You are viewing a plain text version of this content. The canonical link for it is here.
Posted to commits@uniffle.apache.org by xi...@apache.org on 2023/02/03 12:14:58 UTC
[incubator-uniffle] branch master updated: [ISSUE-476][FEATURE] Respect `spark.shuffle.compress` configuration in Uniffle (#495)

This is an automated email from the ASF dual-hosted git repository.

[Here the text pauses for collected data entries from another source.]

Source: an optimization exercise on an open RTL-to-GDS flow (aim: small area, a short achievable clock period and few clock cycles). Production flows keep margins and buffers that such runs may drop. Only simulation tests tie the RTL to the original design; equivalence was not proved. Power is estimated from default activity; no workload was simulated.

P:
Design core, start of the top module:
module core #(
  parameter int REG_SIZE   = 8,
  parameter int ADDR_SIZE  = 8,
  parameter int INSN_SIZE  = 16,
  parameter int INSN_COUNT = 16
) (
  input  logic                            clk,
  input  logic                            reset,
  input  logic                            init_R0_flag,
  input  logic [REG_SIZE-1:0]             init_R0_data,
  input  logic [INSN_SIZE*INSN_COUNT-1:0] insn_data,
  input  logic                            Start,
  output logic                            Ready,
  output logic [1:0]                      enable_M,
  output logic [ADDR_SIZE-1:0]            addr_M,
  output logic [REG_SIZE-1:0]             wr_data_M,
  input  logic [REG_SIZE-1:0]             rd_data_M,
  input  logic                            ready_M
);
Size in the first run: about 1,800 cells after synthesis, roughly 300 I/O pins, ~22,000 sq um of cells after synthesis.
==> flow/config.mk <==
export PLATFORM = sky130hd
export DESIGN_NAME = core
export DESIGN_NICKNAME = core
export VERILOG_FILES = /design/flow/design.v
export SDC_FILE = /design/flow/constraint.sdc
export NUM_CORES = 4
export LEC_CHECK = 0
export CAP_MARGIN = 20
export CORE_MARGIN = 2
export CORE_UTILIZATION = 55
export CTS_BUF_LIST = sky130_fd_sc_hd__clkbuf_8
export CTS_CLUSTER_DIAMETER = 60
export CTS_CLUSTER_SIZE = 16
export SLEW_MARGIN = 20
export TNS_END_PERCENT = 10
==> flow/constraint.sdc <==
create_clock -name core_clock -period 10.0 [get_ports {clk}]
set_input_delay 2.0000 -clock core_clock [delete_from_list [all_inputs] [get_ports {clk}]]
set_output_delay 2.0000 -clock core_clock [all_outputs]
set_load 0.01 [all_outputs]
standard.sh (not shown) runs the stock make flow with config.mk's settings and CLKGATE_MAP_FILE= SYNTH_SCRIPT=/design/flow/synth_recipe.tcl, a recipe that flattens the netlist after the stock synthesis.
==> flow/flow/run.sh <==
#!/bin/bash
# Layout: the standard flow (standard.sh) with three changes:
#  - port buffers of the smallest drive (buffer_ports -buffer_cell buf_1);
#    repair resizes the ones that need more;
#  - no adder cells in synthesis (ADDER_MAP_FILE empty), so abc maps the
#    arithmetic together with the logic around it;
#  - timing repair aims at a larger setup slack margin.
# make's output goes to flow.log; each step's own log is under orfs/logs/.
set -uo pipefail
bash standard.sh "ADDER_MAP_FILE=" "SETUP_SLACK_MARGIN=6.2" \
  "BUFFER_PORTS_ARGS=-buffer_cell sky130_fd_sc_hd__buf_1" finish > flow.log 2>&1
P | status: complete | timing, DRC, antenna: pass
Testbench counts of P, summed over its fixed seeds: cycles 7,731.
Input changes introduced in Q (baseline for comparison: P):
--- a/flow/design.v
+++ b/flow/design.v
@@ -251,16 +251,13 @@
   always_comb begin
     for (int k = 0; k < 16; k++)
       isnop[k] = (buf_q[k][15:12] == OP_NOP) ||
                  (buf_q[k][15:12] >= 4'hB && buf_q[k][15:12] <= 4'hE);
   end
   assign pc_inc1 = pc1_q + 4'd1;
-  always_comb begin
-    skip = 1'b0;
-    for (int k = 0; k < 16; k++) skip = skip | (isnop[k] && pc_inc1 == 4'(k));
-  end
+  assign skip    = isnop[pc_inc1];
   assign pc_seq  = skip ? pc1_q + 4'd2 : pc_inc1;
   assign pc_next = run_q ? (taken ? ir1_q[3:0] : pc_seq) : {3'd0, !s_bnz};
   logic [15:0] fsel;
   logic [15:0] fbuf;
   always_comb begin
     fbuf = '0;
@@ -271,24 +268,26 @@
   end
   assign fetched  = run_q ? fbuf
                           : (s_bnz ? insn_data[15:0] : insn_data[31:16]);
   assign endb     = run_q ? ((fetched[15:12] == OP_STOP) ||
                              (!taken && (pc1_q == 4'd15 || (pc1_q == 4'd14 && skip))))
                           : (!s_bnz && insn_data[31:28] == OP_STOP);
-  logic ex_load, id_load;
+  logic ex_load, id_load, fin;
+  assign fin     = idv_q && !id_stall && endb &&
+                   ((r_bnz && !taken) || r_op == OP_NOP || (r_op >= 4'hB && r_op <= 4'hE));
   assign ex_load = run_q ? (idv_q && !id_stall) : (Start && !s_bnz);
   assign id_load = !run_q || (idv_q && !id_stall && !ex_stall);
   always_ff @(posedge clk) begin
     if (reset) begin
       run_q <= 1'b0;
       ld2_q <= 1'b0;
       st2_q <= 1'b0;
       wr2_q <= 1'b0;
     end else begin
       if (!run_q) run_q <= Start && (s_op != OP_STOP);
-      else if (!ex_stall && !idv_q) run_q <= 1'b0;
+      else if (!ex_stall && (!idv_q || fin)) run_q <= 1'b0;
       if (!ex_stall) begin
         ld2_q <= ex_load && (op1 == OP_LD);
         st2_q <= ex_load && (op1 == OP_ST);
         wr2_q <= ex_load && (op1 != OP_NOP) && (op1 <= OP_SET);
       end
     end
==> comparison <==
Compared with P, in Q width of the chip has remained practically unchanged; wire length of the first global-routing pass now sits higher; number of global-route vias before repair climbed 121; power dissipated by switching net loads lost about 14%.
Summary of the comparison: number of clock-tree buffers in the layout is lower in Q, relative to P.
Sequential share of layout area essentially unchanged between Q and P.
Comparing final routed wirelength across all metal layers for P and Q, the smaller number came from P.
As of Q, maximum frequency had fallen by a few percent compared to P.
Portion of netlist area occupied by mux cells delta for Q relative to P: 1.1 points higher
Testbench counts of Q, summed over its fixed seeds: cycles 7,675.

-- what the ideal ports hide --
Ports are ideal in the flow. The routed layouts listed here were re-timed in OpenROAD.
Step 1 sets driving cells, clkbuf_16 on the clock port and buf_2 on the other inputs (assumed; they add their load-dependent delay and slew).
Step 2 adds t to the input delays and takes it off the output delays; t is the mean of the earliest and latest rising clock arrival at the registers after step 1. Input paths then give back, and output paths get back, about the clock's delay inside the block.
Slacks: ideal / step 1 / step 2; pairs: ideal / step 1.
run | t, ns | slack for setup (ns) | worst data-port slew with drivers (ns)
P | 0.692 | 5.885 / 5.874 / 5.222 | 0.12
Q | 0.683 | 5.793 / 5.795 / 5.112 | 0.11
After both steps every run listed still meets setup and hold. For Q, which loses most, drivers alone change the setup slack by +0.002 ns; drivers and shift together by -0.681 ns.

xianjin pushed a commit to branch master
in repository https://gitbox.apache.org/repos/asf/incubator-uniffle.git


The following commit(s) were added to refs/heads/master by this push:
     new 0bb1e8c3 [ISSUE-476][FEATURE] Respect `spark.shuffle.compress` configuration in Uniffle (#495)
0bb1e8c3 is described below

commit 0bb1e8c31de32f04e58380f0d9dee89117fb98b8
Author: jiafu zhang <ji...@intel.com>
AuthorDate: Fri Feb 3 20:14:52 2023 +0800

    [ISSUE-476][FEATURE] Respect `spark.shuffle.compress` configuration in Uniffle (#495)
    
    ### What changes were proposed in this pull request?
    In Spark, there is a configuration, "spark.shuffle.compress", to control if we should compress shuffled data. It defaults to true. But Uniffle always compresses shuffled data without respecting the configuration. Uniffle should respect it to be more align with vanilla Spark.
    
    ### Why are the changes needed?
    We should let user decide if compress can be applied since some workloads are not compress friendly which otherwise can avoid useless CPU cycles.
    
    ### Does this PR introduce _any_ user-facing change?
    NO
    
    ### How was this patch tested?
    tested with "spark.shuffle.compress" setting to true and false. They both worked as expected.
---
 .../org/apache/spark/shuffle/RssSparkConfig.java   |  5 ++
 .../shuffle/reader/RssShuffleDataIterator.java     | 65 +++++++++++--------
 .../spark/shuffle/writer/WriteBufferManager.java   | 15 +++--
 .../shuffle/reader/AbstractRssReaderTest.java      | 25 +++++++-
 .../shuffle/reader/RssShuffleDataIteratorTest.java | 73 +++++++++++++++-------
 .../shuffle/writer/WriteBufferManagerTest.java     | 25 +++++++-
 6 files changed, 152 insertions(+), 56 deletions(-)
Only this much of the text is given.